Supposing Samuel caught syphilis in London, the symptoms might have forced his resignation from the dry-salters company and his flight to Devonshire in 1833: the disease manifests itself in painless chancres, usually on the genitals, for the first few weeks, but then produces a fever, aches, and an unsightly rash all over the body. Samuel may have needed to escape from view. If he had 'the pox', his desire for seclusion and secrecy is easier to understand, as is his apparent failure to find another job until 1836.
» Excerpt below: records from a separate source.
### config.mk
export PLATFORM = sky130hd
export DESIGN_NAME = kvi_ctrl
export DESIGN_NICKNAME = d
export VERILOG_FILES = /design/src/rtl/kvi_pkg.sv /design/src/rtl/kvi_ctrl.sv
export VERILOG_INCLUDE_DIRS = /design/src /design/src/rtl
export SDC_FILE = /design/constraint.sdc
export NUM_CORES = 1
export LEC_CHECK = 0
export BUFFER_PORTS_ARGS = -buffer_cell sky130_fd_sc_hd__buf_2
export CORE_MARGIN = 5
export CORE_UTILIZATION = 30
export CTS_BUF_LIST = sky130_fd_sc_hd__clkbuf_4
export CTS_CLUSTER_SIZE = 10
export DETAILED_ROUTE_END_ITERATION = 8
export HOLD_SLACK_MARGIN = 0.1
export PLACE_DENSITY = 0.47
export SLEW_MARGIN = 25
export SYNTH_ARGS = -nofsm -noshare
export SYNTH_HDL_FRONTEND = slang
export SYNTH_SLANG_ARGS = --single-unit
export TNS_END_PERCENT = 100
### constraint.sdc
create_clock -name clock -period 2.25 [get_ports clock]
set_clock_uncertainty 0.05 [all_clocks]
set_input_delay 0.225 -clock clock [delete_from_list [all_inputs] [get_ports clock]]
set_output_delay 0.225 -clock clock [all_outputs]
set_load 0.01 [all_outputs]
In the first few months, syphilis is wildly infectious - when Samuel had sex with his wife, the bacteria issuing from the chancres on his body are almost certain to have swarmed through a tiny cut or tear in hers. (These bacteria, which were identified under the microscope in 1905, are known as spirochetes, a name derived from the Greek for 'turning threads'.) The first Mrs Kent would unwittingly have passed the illness on to the babies in her womb. A foetus with congenital syphilis was likely to be miscarried or stillborn, and if it survived birth was typically puny, wizened, feeble, barely able to feed, and prone to die in infancy. Syphilis could have accounted for the several miscarriages that Mrs Kent suffered, as well as the four infants in succession that she saw die. Some children of syphilitic mothers showed no signs of the illness in their youth but grew up to develop notched teeth, bowed legs or other of the symptoms identified by Hutchinson. Perhaps Joseph Stapleton suspected syphilis when he alluded to how a man's 'intemperance' - alcoholic, financial or sexual - could damage his children.
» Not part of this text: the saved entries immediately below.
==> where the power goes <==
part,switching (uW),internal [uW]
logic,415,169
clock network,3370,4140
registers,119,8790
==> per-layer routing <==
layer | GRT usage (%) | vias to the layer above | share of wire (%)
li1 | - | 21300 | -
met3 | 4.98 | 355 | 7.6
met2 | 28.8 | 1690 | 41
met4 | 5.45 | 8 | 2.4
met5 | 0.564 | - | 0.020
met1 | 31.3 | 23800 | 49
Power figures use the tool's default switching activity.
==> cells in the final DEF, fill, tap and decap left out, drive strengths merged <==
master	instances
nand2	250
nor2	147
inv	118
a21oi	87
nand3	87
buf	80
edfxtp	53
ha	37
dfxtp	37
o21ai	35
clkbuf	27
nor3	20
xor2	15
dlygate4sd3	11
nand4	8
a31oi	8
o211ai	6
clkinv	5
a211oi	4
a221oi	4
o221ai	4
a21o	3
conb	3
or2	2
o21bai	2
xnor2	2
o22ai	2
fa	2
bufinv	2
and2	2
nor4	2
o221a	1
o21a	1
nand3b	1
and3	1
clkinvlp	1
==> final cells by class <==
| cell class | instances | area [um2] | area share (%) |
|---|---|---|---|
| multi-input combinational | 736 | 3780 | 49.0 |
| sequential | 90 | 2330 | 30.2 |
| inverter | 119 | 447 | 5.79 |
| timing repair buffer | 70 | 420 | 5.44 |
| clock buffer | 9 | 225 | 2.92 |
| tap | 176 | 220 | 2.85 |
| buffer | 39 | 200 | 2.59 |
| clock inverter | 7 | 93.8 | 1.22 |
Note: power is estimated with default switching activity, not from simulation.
==> config.mk <==
export PLATFORM = sky130hd
export DESIGN_NAME = pulse_tone_channel_core
export DESIGN_NICKNAME = d
export VERILOG_FILES = /design/src/rtl/ptc_pkg.sv /design/src/rtl/ptc_sweep_unit.sv /design/src/rtl/ptc_channel_state.sv /design/src/rtl/pulse_tone_channel_core.sv
export VERILOG_INCLUDE_DIRS = /design/src /design/src/rtl
export SDC_FILE = /design/constraint.sdc
export NUM_CORES = 1
export LEC_CHECK = 0
export BUFFER_PORTS_ARGS = -buffer_cell sky130_fd_sc_hd__buf_2
export CAP_MARGIN = 5
export CORE_ASPECT_RATIO = 0.6
export CORE_MARGIN = 2
export CORE_UTILIZATION = 54
export DETAILED_ROUTE_END_ITERATION = 8
export GPL_TIMING_DRIVEN = 0
export PLACE_DENSITY = 0.71
export SYNTH_ARGS = -nofsm -noshare
export SYNTH_HDL_FRONTEND = slang
export SYNTH_SLANG_ARGS = --single-unit
==> constraint.sdc <==
create_clock -name i_clk -period 10.9 [get_ports i_clk]
set_input_delay 0.545 -clock i_clk [delete_from_list [all_inputs] [get_ports i_clk]]
set_output_delay 0.545 -clock i_clk [all_outputs]
set_load 0.02 [all_outputs]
If Samuel had syphilis, he was presumably one of the lucky majority of sufferers who after a year or two showed no obvious further symptoms. But his wife seems to have been one of the unlucky minority who after some years (typically between five and twenty) developed tertiary syphilis, a condition not understood until long after her death: this often manifested itself in personality disorders and then paresis, 'general paralysis of the insane', a steady, incurable deterioration of the brain. As well as explaining her mental illness and frailty, tertiary syphilis could account for her early death (at forty-four) from intestinal blockage - gastrointestinal problems were among the many possible symptoms, and death usually took place between fifteen and thirty years after the initial infection.
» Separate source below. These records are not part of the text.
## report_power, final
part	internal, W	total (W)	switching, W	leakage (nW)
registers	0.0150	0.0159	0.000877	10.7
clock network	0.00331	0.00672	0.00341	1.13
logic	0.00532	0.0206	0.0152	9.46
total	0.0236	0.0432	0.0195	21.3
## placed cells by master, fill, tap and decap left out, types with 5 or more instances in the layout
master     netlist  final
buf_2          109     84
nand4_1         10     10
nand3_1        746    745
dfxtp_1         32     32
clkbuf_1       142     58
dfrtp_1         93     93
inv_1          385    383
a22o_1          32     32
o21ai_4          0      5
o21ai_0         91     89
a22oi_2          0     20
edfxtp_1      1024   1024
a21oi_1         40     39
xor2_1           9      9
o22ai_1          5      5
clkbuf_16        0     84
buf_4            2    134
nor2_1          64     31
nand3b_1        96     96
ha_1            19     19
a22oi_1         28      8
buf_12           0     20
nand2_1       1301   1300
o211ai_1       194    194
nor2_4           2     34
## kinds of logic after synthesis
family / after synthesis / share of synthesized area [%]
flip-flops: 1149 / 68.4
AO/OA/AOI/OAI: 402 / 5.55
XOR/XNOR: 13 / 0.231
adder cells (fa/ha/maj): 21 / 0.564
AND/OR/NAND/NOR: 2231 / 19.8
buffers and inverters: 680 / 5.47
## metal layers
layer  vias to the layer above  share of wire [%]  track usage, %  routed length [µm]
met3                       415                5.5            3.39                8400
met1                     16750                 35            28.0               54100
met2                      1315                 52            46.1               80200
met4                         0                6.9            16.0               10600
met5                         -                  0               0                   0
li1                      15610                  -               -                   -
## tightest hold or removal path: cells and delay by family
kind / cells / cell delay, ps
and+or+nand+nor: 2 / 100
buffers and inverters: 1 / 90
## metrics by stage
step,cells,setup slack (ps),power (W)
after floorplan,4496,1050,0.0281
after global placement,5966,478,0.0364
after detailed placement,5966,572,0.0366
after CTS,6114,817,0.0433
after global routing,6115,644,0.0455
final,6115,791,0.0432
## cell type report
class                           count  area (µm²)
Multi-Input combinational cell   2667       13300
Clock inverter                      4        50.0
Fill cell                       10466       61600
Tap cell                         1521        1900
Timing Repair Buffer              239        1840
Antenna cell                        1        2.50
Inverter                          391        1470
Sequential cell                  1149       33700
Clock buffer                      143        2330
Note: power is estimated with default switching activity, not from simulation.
==> config.mk <==
export PLATFORM = sky130hd
export DESIGN_NAME = hcb_ctrl
export DESIGN_NICKNAME = d
export VERILOG_FILES = /design/src/sv/hcb_pkg.sv /design/src/sv/hcb_ctrl.sv
export SDC_FILE = /design/constraint.sdc
export NUM_CORES = 1
export LEC_CHECK = 0
export BUFFER_PORTS_ARGS = -buffer_cell sky130_fd_sc_hd__buf_4
export CORE_MARGIN = 2
export CORE_UTILIZATION = 25
export CTS_CLUSTER_SIZE = 14
export DETAILED_ROUTE_END_ITERATION = 8
export GPL_TIMING_DRIVEN = 1
export HOLD_SLACK_MARGIN = 0.1
export MAX_ROUTING_LAYER = met4
export SKIP_CTS_REPAIR_TIMING = 1
export SLEW_MARGIN = 0
export SYNTH_ARGS = -nofsm -noshare
export SYNTH_HDL_FRONTEND = slang
export SYNTH_SLANG_ARGS = --single-unit
==> constraint.sdc <==
create_clock -name clock -period 3.24 [get_ports clock]
set_clock_uncertainty 0.15 [all_clocks]
set_input_delay 0.486 -clock clock [delete_from_list [all_inputs] [get_ports clock]]
set_output_delay 0.486 -clock clock [all_outputs]
set_load 0.05 [all_outputs]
It is tempting to blame syphilis for the similarly early death of the second Mrs Kent, who became paralysed and almost blinded before dying in Wales at forty-six - her symptoms are characteristic of tabes dorsalis, also a manifestation of tertiary syphilis - but she could only have caught it from Samuel if he became re-infected. This was possible. Samuel would have thought himself cured once his chancres and rashes subsided. Mid-Victorians believed that the pox could not be caught twice - a myth that arose because re-infection was not accompanied by lesions or spots.
The evidence is circumstantial and inconclusive. Even the author of the Sydney letter was probably not sure. But if we hypothesise backwards from the Hutchinsonian teeth, the beginning of the story of the Kent family's tragedy may have been a sexual encounter between Saville's father and a London prostitute in the early 1830s. The clue may have ended in the almost invisible world by which William Saville-Kent was so enthralled, in a thread-like, silvery, twisting creature so tiny that it could be seen only through the glass of a microscope.
The connection between syphilis and diseases such as tabes dorsalis and paresis was not recognised until the late nineteenth century, so it is only with hindsight that we can suspect Samuel of causing his wives' ill-health. When he publicised the insanity of the first Mrs Kent, or the paralysis and blindness of the second, Samuel Kent had no idea that he might be leaving clues to the corruptions of his own body.
Strangely, the letter from Sydney in no way cleared up the implausible elements in Constance's confession of 1865, even though the book by John Rhode that provoked the letter had described that confession as 'frankly incredible' and so 'utterly unsatisfactory' that there were grounds for doubting the girl's guilt. 'Her psychology appears so amazing that almost any speculation based upon it is justified,' wrote Rhode. 'It is indeed possible that, in the intensively religious atmosphere of St Mary's Hospital, she conceived the idea of offering herself as a sacrifice, in order to clear away the cloud that rested upon her family.' The person best placed to solve a crime ought to be its perpetrator. As
The Times
observed on 28 August 1865: 'The previous failure of all investigation had shown that the mysteries of the murder could never be unravelled but by the person who had committed it.' Constance had proved an imperfect detective, in her confessions and in the anonymous letter in which she seemed to bare her soul: her solution was flawed. Did this mean she was not the murderer?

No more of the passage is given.